Joop: He got the toys in parts, first a starter set and after a while he needed more to continue. So, he got that and then he could expand again. I had a colleague who had managed to get hold of a whole second-hand set for his son. He never played with it. He could build a whole tractor with it! But if you get everything at once, you can't build anything. You have too much. You miss the desire to expand. With René, it was like 'I miss this or that, I need this', and that made it a challenge for him.
René: And of course, it also made you creative, by making something with few resources. If everything is available in abundance, it quickly becomes boring.
Joop: It wasn't premeditated, it just grew that way. Looking back, I think it was good. It was the same with my upbringing. I had very little, and I had to make do with it. The scarcity of the war years and afterwards did shape and influence you, of course.

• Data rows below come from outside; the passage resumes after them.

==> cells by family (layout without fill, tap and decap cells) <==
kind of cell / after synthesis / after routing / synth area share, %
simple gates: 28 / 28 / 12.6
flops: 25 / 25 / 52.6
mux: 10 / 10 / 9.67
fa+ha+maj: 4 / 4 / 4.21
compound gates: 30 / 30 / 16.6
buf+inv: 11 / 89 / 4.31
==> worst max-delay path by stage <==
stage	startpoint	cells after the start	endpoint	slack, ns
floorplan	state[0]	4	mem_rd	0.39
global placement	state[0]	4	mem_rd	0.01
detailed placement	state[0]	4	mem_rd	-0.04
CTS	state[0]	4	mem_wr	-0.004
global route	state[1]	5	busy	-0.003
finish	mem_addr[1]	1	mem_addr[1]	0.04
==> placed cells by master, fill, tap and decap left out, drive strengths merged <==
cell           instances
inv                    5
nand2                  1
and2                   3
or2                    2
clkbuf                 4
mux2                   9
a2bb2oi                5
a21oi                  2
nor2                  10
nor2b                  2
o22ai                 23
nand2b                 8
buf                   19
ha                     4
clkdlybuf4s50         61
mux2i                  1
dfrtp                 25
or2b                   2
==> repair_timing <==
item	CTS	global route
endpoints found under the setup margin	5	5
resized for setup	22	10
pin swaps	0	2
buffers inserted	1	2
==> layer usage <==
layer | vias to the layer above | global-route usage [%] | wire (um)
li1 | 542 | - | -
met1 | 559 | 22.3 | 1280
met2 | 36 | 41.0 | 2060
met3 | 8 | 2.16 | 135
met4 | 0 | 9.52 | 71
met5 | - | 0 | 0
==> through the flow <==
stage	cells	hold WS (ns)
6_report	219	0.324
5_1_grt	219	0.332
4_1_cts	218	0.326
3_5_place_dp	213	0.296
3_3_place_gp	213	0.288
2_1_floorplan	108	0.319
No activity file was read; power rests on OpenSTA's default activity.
`src/rtl/outbuf_drain.sv`:
```
// Output-buffer drain: pops PAR_READ-wide groups from the result FIFO and unpacks them,
// least-significant lane first, into a one-word valid/ready stream. Optional: OUTBUF_DRAIN_RELU_EN.
module outbuf_drain #(
    parameter int DATA_WIDTH = 17,
    parameter int PAR_READ   = 2,
    parameter int CNT_WIDTH  = 16
) (
    input  logic                           clk,
    input  logic                           rstn,
    input  logic                           start,
    input  logic [CNT_WIDTH-1:0]           out_count,
    input  logic                           buf_empty,
    input  logic [PAR_READ*DATA_WIDTH-1:0] buf_dout,
    output logic                           buf_ren,
    output logic                           m_valid,
    input  logic                           m_ready,
    output logic [DATA_WIDTH-1:0]          m_data,
    output logic                           m_last,
    output logic                           busy,
    output logic                           done
);

    localparam int LANE_W = (PAR_READ > 1) ? $clog2(PAR_READ) : 1;
    localparam logic [LANE_W-1:0]    LANE_ZERO = {LANE_W{1'b0}};
    localparam logic [LANE_W-1:0]    LANE_ONE  = {{(LANE_W-1){1'b0}}, 1'b1};
    localparam logic [LANE_W-1:0]    LANE_LAST = LANE_W'(PAR_READ - 1);
    localparam logic [CNT_WIDTH-1:0] CNT_ZERO  = {CNT_WIDTH{1'b0}};
    localparam logic [CNT_WIDTH-1:0] CNT_ONE   = {{(CNT_WIDTH-1){1'b0}}, 1'b1};

    typedef enum logic [1:0] {
        IDLE  = 2'd0,
        FETCH = 2'd1,
        SEND  = 2'd2,
        DONE  = 2'd3
    } state_t;

    state_t                           state_r, state_s;
    logic [PAR_READ*DATA_WIDTH-1:0]   hold_r, hold_s;
    logic [LANE_W-1:0]                lane_r, lane_s;
    logic [CNT_WIDTH-1:0]             remaining_r, remaining_s;
    logic                             ren_s;
    logic                             m_valid_r, m_last_r, busy_r, done_r;
    logic [DATA_WIDTH-1:0]            m_data_r;

    function automatic logic [DATA_WIDTH-1:0] lane_word(
        input logic [PAR_READ*DATA_WIDTH-1:0] grp,
        input logic [LANE_W-1:0]              idx
    );
        lane_word = {DATA_WIDTH{1'b0}};
        for (int k = 0; k < PAR_READ; k++) begin
            if (idx == LANE_W'(k)) lane_word = grp[k*DATA_WIDTH +: DATA_WIDTH];
        end
    endfunction

    function automatic logic [DATA_WIDTH-1:0] relu(input logic [DATA_WIDTH-1:0] w);
        relu = w[DATA_WIDTH-1] ? {DATA_WIDTH{1'b0}} : w;
    endfunction

    // Next-state, datapath-next and pop-strobe logic
    always_comb begin
        state_s     = state_r;
        hold_s      = hold_r;
        lane_s      = lane_r;
        remaining_s = remaining_r;
        ren_s       = 1'b0;
        case (state_r)
            IDLE: begin
                if (start) begin
                    remaining_s = out_count;
                    if (out_count == CNT_ZERO) state_s = DONE;
                    else                       state_s = FETCH;
                end else begin
                    state_s = IDLE;
                end
            end
            FETCH: begin
                if (!buf_empty) begin
                    ren_s   = 1'b1;
                    hold_s  = buf_dout;
                    lane_s  = LANE_ZERO;
                    state_s = SEND;
                end else begin
                    state_s = FETCH;
                end
            end
            SEND: begin
                if (m_valid_r && m_ready) begin
                    remaining_s = remaining_r - CNT_ONE;
                    lane_s      = lane_r + LANE_ONE;
                    if (remaining_r == CNT_ONE)  state_s = DONE;
                    else if (lane_r == LANE_LAST) state_s = FETCH;
                    else                          state_s = SEND;
                end else begin
                    state_s = SEND;
                end
            end
            DONE:    state_s = IDLE;
            default: state_s = IDLE;
        endcase
    end

    // State, datapath and registered-output update
    always_ff @(posedge clk) begin
        if (!rstn) begin
            state_r     <= IDLE;
            hold_r      <= {(PAR_READ*DATA_WIDTH){1'b0}};
            lane_r      <= LANE_ZERO;
            remaining_r <= CNT_ZERO;
            m_valid_r   <= 1'b0;
            m_last_r    <= 1'b0;
            busy_r      <= 1'b0;
            done_r      <= 1'b0;
            m_data_r    <= {DATA_WIDTH{1'b0}};
        end else begin
            state_r     <= state_s;
            hold_r      <= hold_s;
            lane_r      <= lane_s;
            remaining_r <= remaining_s;
            m_valid_r   <= (state_s == SEND);
            m_last_r    <= (state_s == SEND) && (remaining_s == CNT_ONE);
            busy_r      <= (state_s == FETCH) || (state_s == SEND);
            done_r      <= (state_s == DONE);
            m_data_r    <= (state_s == SEND) ? lane_word(hold_s, lane_s) : {DATA_WIDTH{1'b0}};
        end
    end

    // Pop must follow the live empty flag; gated by reset so a reset never pops
    assign buf_ren = ren_s & rstn;
    assign m_valid = m_valid_r;
    assign m_last  = m_last_r;
    assign busy    = busy_r;
    assign done    = done_r;
`ifdef OUTBUF_DRAIN_RELU_EN
    assign m_data  = relu(m_data_r);
`else
    assign m_data  = m_data_r;
`endif

endmodule
```
`config.mk`:
```
export PLATFORM = sky130hd
export DESIGN_NAME = outbuf_drain
export DESIGN_NICKNAME = d
export VERILOG_FILES = /design/src/rtl/outbuf_drain.sv
export SDC_FILE = /design/constraint.sdc
export NUM_CORES = 1
export LEC_CHECK = 0
export ABC_CLOCK_PERIOD_IN_PS = 5700
export CORE_AREA = 2 2 125 127
export DETAILED_ROUTE_END_ITERATION = 8
export DIE_AREA = 0 0 127 129
export GPL_ROUTABILITY_DRIVEN = 0
export PLACE_DENSITY_LB_ADDON = 0.08
export SLEW_MARGIN = 20
export SYNTH_ARGS = -nofsm -noshare
export SYNTH_HDL_FRONTEND = slang
export SYNTH_SLANG_ARGS = --single-unit
```
`constraint.sdc`:
```
create_clock -name clk -period 5.7 [get_ports clk]
set_clock_uncertainty 0.05 [all_clocks]
set_input_delay 0.57 -clock clk [delete_from_list [all_inputs] [get_ports clk]]
set_output_delay 0.57 -clock clk [all_outputs]
set_load 0.01 [all_outputs]
```
Word-level counts from Yosys, hierarchy flattened --
Cells that the tools add are included.
Operators by class: reductions and logical operators 6, mux-type cells 18, bitwise gates (word level) 1, add/sub/neg operators 2, equality and inequality tests 8
Operators with widths (count):
- two-way mux 34 bit | 2
- equality test 16 x 1 -> 1 bit, second input constant | 2
- two-way mux 16 bit | 2
- one-hot mux 16 bit (2 select lines) | 1
- two-way mux 17 bit | 1
- zero test 16 bit | 1
- subtractor 16 x 1 -> 16 bit, second input constant | 1
- two-way mux 2 bit | 6
- equality test 2 bit, second input constant | 4
- one-hot mux 2 bit (4 select lines) | 1
- equality test 2 x 1 -> 1 bit, second input constant | 2
- two-way mux 1 bit | 4
- logical AND 1 bit | 2
- zero test 2 bit | 1
- one-hot mux 1 bit (2 select lines) | 1
- AND reduction 2 bit | 1
- adder 1 bit, second input constant | 1
- AND 1 bit | 1
- logical OR 1 bit | 1
Word-level totals: logic and storage cells 44, bits of input ports 55, flip-flop bits (word level) 74, output and inout port bits 22

Logic depth before layout (Yosys ltp) --
word-level depth 6, depth in mapped cells 14, gate-level depth less buffers 13

Worst setup path before layout --
OpenSTA, ideal clock, no wires.
kind input port to flip-flop, start point input start, end point register m_last_r (netlist: m_last), path slack 2.765 ns, required time 5.562 ns, stages 13, setup time 0.088 ns, buffers on the path 3, data arrival time 2.797 ns, path through clkbuf_1 -> clkbuf_1 -> nand2_1 -> nor4b_1 -> nand4_1 -> o21ai_1 -> ha_1 -> and2_1 -> clkbuf_1 -> nand3_1 -> nor4_1 -> nand2_1 -> nor4_2
On the way: longest elaborated chain between the ends 4
Ends and longest elaborated chain:
- start, declared | line 10 | input logic start,
- two-way mux 2 bit | line 68 | if (start) begin
- one-hot mux 2 bit (4 select lines) | line 66 | case (state_r)
- named net state_s[1] | line 37 | state_t state_r, state_s;
- equality test 2 bit | line 120 | m_last_r <= (state_s == SEND) && (remaining_s == CNT_ONE);
- logical AND 1 bit | line 120
- end signal, assigned | line 120
- end, declared | line 42 | logic m_valid_r, m_last_r, busy_r, done_r;
The timed path passes the listed nets, and every way through them passes these cells. A chain may end at the register's enable or synchronous reset.

Final worst setup path --
start point register remaining_r[6], end point register m_last_r (netlist: m_last)
On the way: longest elaborated chain between the ends 6
Ends and longest elaborated chain:
- start, declared | line 40 | logic [CNT_WIDTH-1:0] remaining_r, remaining_s;
- start signal, assigned | line 118 | remaining_r <= remaining_s;
- equality test 16 x 1 -> 1 bit | line 90 | if (remaining_r == CNT_ONE) state_s = DONE;
- two-way mux 2 bit | line 90
- two-way mux 2 bit | line 87 | if (m_valid_r && m_ready) begin
- one-hot mux 2 bit (4 select lines) | line 66
- named net state_s[1] | line 37
- equality test 2 bit | line 120
- logical AND 1 bit | line 120
The timed path passes the listed nets, and every way through them passes these cells.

René: In that respect, scarcity is not a bad thing at all. We grew up in a time when, in the beginning, there was little. How often did you go on holiday, how often did you go out to eat? Maybe once a year. Everything was so much more moderate than today. Our children cannot imagine that.
Joop: One click, and it's delivered tonight! We don't buy anything online ourselves. We prefer to go to a shop. To have a look, to hold something in our hands and to feel it. We like going to thrift shops, I see things there from the past and then we say 'oh yes, we had that then too! And sometimes I buy it.
Joop: I have two and Gerrie, my wife, has three. I also put cash in one. They work perfectly! I have not been able to make any improvements (laughs). That little spring in the card protector works very well. It is a very refined design. That is typical of René.
René: I have always had a fascination with 'small'. I dreamt of it as a child, I had a fear/love for it. My attention has always gone to those small things. The mechanical solution and the movement, I have a lot of affinity with that. A product that you carry is an extension of your body, with which you compensate for your body's shortcomings. That is also what I like about our wallets: they are personal items that you carry with you all day long. Making things that are meant for everyone and not for the happy few is what makes me enthusiastic.
René: Of course, we have been on the market with this product for twelve years. We store and examine everything that is returned to us. Then you can tell where the Achilles' Heel is. We repair what we get back or send you a new Cardprotector. The spring is dynamically loaded and is basically the most vulnerable part of the wallet. Every little corner, every rounded corner determines its lifespan. We test it a million times. At one point, we wore out more testing machines than springs!
René: It has to be...
Joop: For the sake of sustainability, yes.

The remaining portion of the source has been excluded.